Preoccupazioni più o meno giustificate riguardano anche i pazienti affetti da broncopneumopatia cronica ostruttiva (BPCO) – il 6% della popolazione, vale a dire oltre 3,5 milioni di italiani.
“Questi pazienti – afferma Manlio Milanese, Responsabile della Struttura Semplice Dipartimentale di Pneumologia ASL2 Savonese – se ospedalizzati per infezione da Covid-19, nel 50% dei casi potrebbero dover ricorrere alle cure intensive a causa della loro limitata riserva respiratoria in gioco (nel 19% dei decessi per Coronavirus era presente nella storia clinica una BPCO – dati ISS). Per questo motivo, è importante seguire alcune semplici ma fondamentali regole, utili a ridurre il rischio di contagio (da coronavirus, ma non solo) e ad ottimizzare le risorse: smettere di fumare; mantenere la terapia inalatoria in corso (solo il 14-16% dei pazienti assume la terapia almeno per l’80% dell’anno); proseguire con le norme di sicurezza e di distanziamento sociale, ricordando che comunque le esacerbazioni della BPCO sono spesso causate dai virus; riprendere al più presto una regolare attività motoria, interrotta con il lockdown, per migliorare la tolleranza allo sforzo e quindi la qualità di vita. Sia per l’asma che per la BPCO, sono infine consigliate le vaccinazioni antinfluenzale e anti-pneumococcica, che, oltre a proteggere dalle comuni infezioni respiratorie, possono aiutare i medici nella diagnosi differenziale con il Covid-19”.

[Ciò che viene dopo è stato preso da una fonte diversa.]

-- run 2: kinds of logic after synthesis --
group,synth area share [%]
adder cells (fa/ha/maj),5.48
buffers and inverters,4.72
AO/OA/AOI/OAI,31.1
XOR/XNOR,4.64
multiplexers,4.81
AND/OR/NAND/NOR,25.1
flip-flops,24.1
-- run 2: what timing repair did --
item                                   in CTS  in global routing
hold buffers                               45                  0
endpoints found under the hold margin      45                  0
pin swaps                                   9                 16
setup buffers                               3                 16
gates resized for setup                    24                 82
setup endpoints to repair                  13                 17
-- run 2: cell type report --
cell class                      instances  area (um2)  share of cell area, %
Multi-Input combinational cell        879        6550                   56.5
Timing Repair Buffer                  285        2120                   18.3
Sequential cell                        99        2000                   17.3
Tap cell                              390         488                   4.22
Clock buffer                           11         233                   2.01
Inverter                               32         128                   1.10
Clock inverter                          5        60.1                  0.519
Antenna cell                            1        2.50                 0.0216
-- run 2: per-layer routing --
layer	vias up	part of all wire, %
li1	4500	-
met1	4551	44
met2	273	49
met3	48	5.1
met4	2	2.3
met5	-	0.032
<file path="config.mk">
export PLATFORM = sky130hd
export DESIGN_NAME = quad_encoder_speed_sampler
export DESIGN_NICKNAME = d
export VERILOG_FILES = /design/src/rtl/quad_encoder_speed_sampler.sv
export SDC_FILE = /design/constraint.sdc
export NUM_CORES = 1
export LEC_CHECK = 0
export CORE_ASPECT_RATIO = 1.75
export CORE_MARGIN = 2
export CORE_UTILIZATION = 60
export CTS_CLUSTER_SIZE = 12
export DETAILED_ROUTE_END_ITERATION = 8
export DONT_BUFFER_PORTS = 1
export PLACE_DENSITY_LB_ADDON = 0.15
export SLEW_MARGIN = 20
export SYNTH_ARGS = -nofsm -noshare
export SYNTH_HDL_FRONTEND = slang
export SYNTH_SLANG_ARGS = --single-unit
</file>
<file path="constraint.sdc">
create_clock -name clk -period 4.81 [get_ports clk]
set_input_delay 0.962 -clock clk [delete_from_list [all_inputs] [get_ports clk]]
set_output_delay 0.962 -clock clk [all_outputs]
set_load 0.03 [all_outputs]
</file>
<file path="src/rtl/quad_encoder_speed_sampler.sv">
// Four-channel x4 quadrature decoder with per-window edge accumulation and a
// channel-serial valid/ready speed stream, snapshotted once per sample window.

module quad_lane #(
  parameter int   ACC_WIDTH  = 20,
  parameter int   DATA_WIDTH = 16,
  parameter logic INV        = 1'b0
) (
  input  logic                  clk,
  input  logic                  rstn,
  input  logic                  a,
  input  logic                  b,
  input  logic                  clr,
  output logic [DATA_WIDTH-1:0] win,
  output logic                  ill
);
  localparam logic signed [ACC_WIDTH:0]   SMAX = {2'b00, {(ACC_WIDTH-1){1'b1}}};
  localparam logic signed [ACC_WIDTH:0]   SMIN = {2'b11, {(ACC_WIDTH-2){1'b0}}, 1'b1};
  localparam logic signed [ACC_WIDTH-1:0] DMAX = {{(ACC_WIDTH-DATA_WIDTH+1){1'b0}}, {(DATA_WIDTH-1){1'b1}}};
  localparam logic signed [ACC_WIDTH-1:0] DMIN = {{(ACC_WIDTH-DATA_WIDTH+1){1'b1}}, {(DATA_WIDTH-1){1'b0}}};

  // [0],[1] form the synchroniser, [2] holds the previous synchronised state
  logic [2:0] a_sync, b_sync;
  logic [1:0] pos_cur, pos_prev, diff;
  logic signed [1:0] step;
  logic signed [ACC_WIDTH:0]   sum;
  logic signed [ACC_WIDTH-1:0] acc, acc_sat;

  always_ff @(posedge clk or negedge rstn)
    if (!rstn) begin
      a_sync <= '0;
      b_sync <= '0;
      acc    <= '0;
    end else begin
      a_sync <= {a_sync[1:0], a};
      b_sync <= {b_sync[1:0], b};
      acc    <= clr ? '0 : acc_sat;
    end

  // Gray code mapped to a position on the 4-state ring; the ring distance gives direction
  assign pos_cur  = {a_sync[1], a_sync[1] ^ b_sync[1]};
  assign pos_prev = {a_sync[2], a_sync[2] ^ b_sync[2]};
  assign diff     = pos_cur - pos_prev;
  assign ill      = (diff == 2'd2);

  always_comb begin
    step = 2'sb00;
    if (diff == 2'd1) step = INV ? 2'sb11 : 2'sb01;
    if (diff == 2'd3) step = INV ? 2'sb01 : 2'sb11;
  end

  assign sum = {acc[ACC_WIDTH-1], acc} + {{(ACC_WIDTH-1){step[1]}}, step};

  always_comb begin
    acc_sat = sum[ACC_WIDTH-1:0];
    if (sum > SMAX) acc_sat = SMAX[ACC_WIDTH-1:0];
    if (sum < SMIN) acc_sat = SMIN[ACC_WIDTH-1:0];
  end

  always_comb begin
    win = acc_sat[DATA_WIDTH-1:0];
    if (acc_sat > DMAX) win = DMAX[DATA_WIDTH-1:0];
    if (acc_sat < DMIN) win = DMIN[DATA_WIDTH-1:0];
  end
endmodule

module quad_encoder_speed_sampler #(
  parameter int         DATA_WIDTH  = 16,
  parameter int         ACC_WIDTH   = 20,
  parameter int         CLK_FREQ    = 27_000_000,
  parameter int         SAMPLE_FREQ = 100,
  parameter logic [3:0] DIR_INV     = 4'b0000
) (
  input  logic                  clk,
  input  logic                  rstn,
  input  logic [3:0]            enc_a,
  input  logic [3:0]            enc_b,
  input  logic                  y_ready,
  input  logic                  err_clr,
  output logic                  y_valid,
  output logic [2:0]            y_chn,
  output logic [DATA_WIDTH-1:0] y_data,
  output logic                  tick,
  output logic [3:0]            enc_err,
  output logic                  overrun
);
  localparam int NUM_LANES  = 4;
  localparam int CHN_WIDTH  = 3;
  localparam int WINDOW     = CLK_FREQ / SAMPLE_FREQ;
  localparam int CNT_W      = (WINDOW > 1) ? $clog2(WINDOW) : 1;

  typedef enum logic {IDLE, SEND} state_t;

  state_t state, state_nxt;
  logic [1:0] chn, chn_nxt;
  logic       load;
  logic [CNT_W-1:0] cnt;
  logic [NUM_LANES-1:0][DATA_WIDTH-1:0] win, snap;
  logic [NUM_LANES-1:0] ill;

  for (genvar i = 0; i < NUM_LANES; i++) begin : g_lane
    quad_lane #(.ACC_WIDTH(ACC_WIDTH), .DATA_WIDTH(DATA_WIDTH), .INV(DIR_INV[i])) u_lane (
      .clk (clk),
      .rstn(rstn),
      .a   (enc_a[i]),
      .b   (enc_b[i]),
      .clr (tick),
      .win (win[i]),
      .ill (ill[i])
    );
  end

  assign tick = (cnt == CNT_W'(WINDOW-1));

  always_comb begin
    state_nxt = state;
    chn_nxt   = chn;
    load      = 1'b0;
    case (state)
      IDLE: if (tick) begin
        load      = 1'b1;
        state_nxt = SEND;
        chn_nxt   = 2'd0;
      end
      SEND: if (y_ready) begin
        chn_nxt = chn + 2'd1;
        if (chn == 2'd3) state_nxt = IDLE;
      end
      default: state_nxt = IDLE;
    endcase
  end

  always_ff @(posedge clk or negedge rstn)
    if (!rstn) begin
      state   <= IDLE;
      chn     <= '0;
      snap    <= '0;
      cnt     <= '0;
      enc_err <= '0;
      overrun <= 1'b0;
    end else begin
      state   <= state_nxt;
      chn     <= chn_nxt;
      cnt     <= tick ? '0 : cnt + CNT_W'(1);
      if (load) snap <= win;
      // a new error event outranks a simultaneous clear
      enc_err <= (enc_err & ~{NUM_LANES{err_clr}}) | ill;
      overrun <= (overrun & ~err_clr) | (tick & (state == SEND));
    end

  assign y_valid = (state == SEND);
  assign y_chn   = CHN_WIDTH'(chn);
  assign y_data  = snap[chn];
endmodule
</file>
==> results of run 1 <==
[state kept, by name, summed over array words and instances, names as in the netlist]
signal,flops
g_lane.u_lane.b_sync,12
cnt,19
snap,64
enc_err,4
g_lane.u_lane.acc,80
y_valid,1
g_lane.u_lane.a_sync,12
overrun,1
chn,2
[metal layers]
layer  part of all wire  GRT usage  routed length [um]
met1               0.37     0.3712               12710
met2               0.51     0.5837               17490
met3              0.048    0.05528                1623
met4              0.065     0.1928                2195
met5                  0          0                   0
[worst max-delay path by stage]
stage,cells past startpoint,end,startpoint
6_report,15,snap[22],g_lane[1].u_lane.a_sync[2]
3_3_place_gp,13,snap[60],g_lane[3].u_lane.a_sync[2]
3_5_place_dp,13,snap[61],g_lane[3].u_lane.a_sync[2]
4_1_cts,13,snap[61],g_lane[3].u_lane.a_sync[2]
2_1_floorplan,18,g_lane[1].u_lane.acc[10],g_lane[1].u_lane.a_sync[2]
5_1_grt,15,g_lane[3].u_lane.acc[9],g_lane[3].u_lane.a_sync[2]
[power by group through the flow]
stage	sequential (mW)	combinational, mW	clock, mW
3_5_place_dp	2.82	3.40	0
4_1_cts	2.80	3.44	1.50
6_report	2.84	3.51	1.48
5_1_grt	2.90	3.92	1.57
3_3_place_gp	2.82	3.35	0
2_1_floorplan	2.35	3.02	0
[worst max-delay path, stage by stage, from the launching register on]
cell and delay, ns:
dfrtp_1 0.43, xor2_1 0.16, ha_1 0.39, clkinv_1 0.16, ha_1 0.23, ha_1 0.30
or4_1 0.53, nor3_1 0.30, a32oi_1 0.17, xnor2_1 0.20, or4b_1 0.53, nor4_2 0.32
a211oi_1 0.17, o21ai_2 0.15, buf_4 0.22, a22oi_1 0.12
[area by class of cell]
| class | count | area [um^2] |
|---|---|---|
| tap | 245 | 306.5 |
| multi-input combinational | 1037 | 6700 |
| fill | 1676 | 6963 |
| clock inverter | 13 | 161.4 |
| inverter | 44 | 167.7 |
| clock buffer | 19 | 442.9 |
| timing repair buffer | 27 | 202.7 |
| sequential | 195 | 4880 |
[cells by family (layout without fill, tap and decap cells)]
family	Yosys count	after routing	synth area share
buffers and inverters	142	103	0.04860
other	1	1	0.0003086
AOI/OAI and AO/OA	288	288	0.1542
adders and majority gates	19	19	0.01936
and+or+nand+nor	589	589	0.2467
xor gates and xnor gates	108	108	0.08618
muxes	32	32	0.04304
DFF	195	195	0.4016
[synth_stat cells, types with 13 or more instances]
cell,count
nor2_1,172
xor2_1,46
nand3_1,37
or3_1,21
or4_1,25
xnor2_1,55
and3_1,19
a22oi_1,16
and4_1,18
a211oi_1,13
inv_1,39
and2_1,13
a21oi_1,61
o21ai_0,76
dfrtp_1,195
mux2i_1,14
clkbuf_1,74
o21ai_1,17
nand2_1,122
nor3_1,45
buf_2,14
mux4_2,16
ha_1,18
nand4_1,32
nor4_1,33
[metrics by stage]
step	cell area (um^2)	std cells	setup WS [ns]	power (mW)
floorplan	12150	1374	0.4088	5.372
global placement	12240	1548	0.4119	6.170
detailed placement	12240	1548	0.3086	6.228
CTS	12840	1580	0.2835	7.743
global route	12860	1580	0.0007381	8.385
finish	12860	1580	0.2906	7.827
File: src/rtl/imem_loader.sv
// imem_loader: boot-time writer for the CPU instruction memory.
//
// Accepts a byte stream over a valid/ready handshake. The stream starts with
// a 16-bit little-endian word count N, followed by 4*N payload bytes. The
// payload is packed into 32-bit little-endian words, and each word is written
// to consecutive word addresses starting at BASE_ADDR. The CPU is held in
// reset until all N words have been written.
//
// Ports:
//   clk         system clock, rising edge
//   reset_n     asynchronous active-low reset
//   byte_valid  source presents a byte on byte_data
//   byte_data   stream byte
//   byte_ready  loader can accept a byte this cycle
//   imem_we     one-cycle instruction-memory write strobe
//   imem_addr   byte address of the write (word aligned)
//   imem_wdata  instruction word to write
//   cpu_reset   active-high reset to the PC/CPU
//   done        program fully loaded
//   error       header rejected (N==0 or N>DEPTH_WORDS)
module imem_loader #(
  parameter logic [63:0] BASE_ADDR   = 64'h0,
  parameter int unsigned DEPTH_WORDS = 64
) (
  input  logic        clk,
  input  logic        reset_n,
  input  logic        byte_valid,
  input  logic [7:0]  byte_data,
  output logic        byte_ready,
  output logic        imem_we,
  output logic [63:0] imem_addr,
  output logic [31:0] imem_wdata,
  output logic        cpu_reset,
  output logic        done,
  output logic        error
);

  typedef enum logic [2:0] {
    S_IDLE   = 3'd0,
    S_HDR_HI = 3'd1,
    S_DATA   = 3'd2,
    S_WRITE  = 3'd3,
    S_DONE   = 3'd4,
    S_ERR    = 3'd5
  } state_t;

  state_t      r_state;
  logic [15:0] r_n;
  logic [15:0] r_widx;
  logic [1:0]  r_bidx;
  logic [31:0] r_asm;
  logic        r_we;
  logic [63:0] r_addr;
  logic [31:0] r_wdata;

  logic        w_accept;
  logic [15:0] w_n_full;
  logic        w_n_bad;
  logic [15:0] w_widx_inc;
  logic [31:0] w_asm_next;

  assign byte_ready = (r_state == S_IDLE) || (r_state == S_HDR_HI) ||
                      (r_state == S_DATA);
  assign w_accept   = byte_valid && byte_ready;

  // Header word count as it will be once the high byte lands on this edge.
  assign w_n_full   = {byte_data, r_n[7:0]};
  assign w_n_bad    = (w_n_full == 16'd0) ||
                      ({16'd0, w_n_full} > DEPTH_WORDS);
  assign w_widx_inc = r_widx + 16'd1;

  always_comb begin
    w_asm_next = r_asm;
    case (r_bidx)
      2'd0:    w_asm_next[7:0]   = byte_data;
      2'd1:    w_asm_next[15:8]  = byte_data;
      2'd2:    w_asm_next[23:16] = byte_data;
      default: w_asm_next[31:24] = byte_data;
    endcase
  end

  always_ff @(posedge clk or negedge reset_n) begin
    if (!reset_n) begin
      r_state <= S_IDLE;
      r_n     <= '0;
      r_widx  <= '0;
      r_bidx  <= '0;
      r_asm   <= '0;
      r_we    <= 1'b0;
      r_addr  <= BASE_ADDR;
      r_wdata <= '0;
    end else begin
      r_we <= 1'b0;
      case (r_state)
        S_IDLE: begin
          if (w_accept) begin
            r_n[7:0] <= byte_data;
            r_state  <= S_HDR_HI;
          end
        end
        S_HDR_HI: begin
          if (w_accept) begin
            r_n[15:8] <= byte_data;
            r_bidx    <= '0;
            r_state   <= w_n_bad ? S_ERR : S_DATA;
          end
        end
        S_DATA: begin
          if (w_accept) begin
            r_asm  <= w_asm_next;
            r_bidx <= r_bidx + 2'd1;
            if (r_bidx == 2'd3) begin
              // Outputs are registered here so they are valid throughout WRITE.
              r_we    <= 1'b1;
              r_wdata <= w_asm_next;
              r_addr  <= BASE_ADDR + {46'd0, r_widx, 2'b00};
              r_state <= S_WRITE;
            end
          end
        end
        S_WRITE: begin
          r_widx  <= w_widx_inc;
          r_bidx  <= '0;
          r_state <= (w_widx_inc == r_n) ? S_DONE : S_DATA;
        end
        S_DONE:  r_state <= S_DONE;
        S_ERR:   r_state <= S_ERR;
        default: r_state <= S_IDLE;
      endcase
    end
  end

  assign imem_we    = r_we;
  assign imem_addr  = r_addr;
  assign imem_wdata = r_wdata;
  assign cpu_reset  = (r_state != S_DONE);
  assign done       = (r_state == S_DONE);
  assign error      = (r_state == S_ERR);

endmodule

“I pazienti con asma e BPCO non sono stati così frequenti – come ci saremmo aspettati – tra coloro che si sono ammalati di Covid-19 in forma grave”, spiega Fabiano Di Marco, Professore dell’Università degli Studi di Milano e Direttore della Pneumologia, ASST Ospedale Papa Giovanni XXIII, Bergamo. La consapevolezza di soffrire di una malattia respiratoria cronica ha spinto i pazienti ad adottare comportamenti virtuosi per proteggersi dal rischio di contrarre l’infezione. Alcuni studi hanno registrato anche un aumento dell’aderenza alla terapia inalatoria durante il lockdown. Il messaggio è di mantenere questa buona condotta anche quando saremo finalmente fuori dalla pandemia”.
“Chiesi conferma il proprio impegno al fianco dei pazienti italiani affetti da malattie respiratorie croniche che continuano a vivere con particolare apprensione il rischio di contagio da Covid-19, sostenendo le Società scientifiche e le Associazioni pazienti per fornire un supporto concreto fatto di ascolto, competenze e diffusione di conoscenze basate sulle evidenze scientifiche – commenta Raffaello Innocenti, Direttore Generale di Chiesi Italia. Una corretta informazione, basata sul rapporto diretto tra medico e paziente, grazie all’ausilio delle piattaforme social, è oggi più che mai fondamentale per aumentare la consapevolezza e rassicurare i pazienti, aiutandoli nella gestione quotidiana del percorso di cura e migliorandone la qualità di vita”.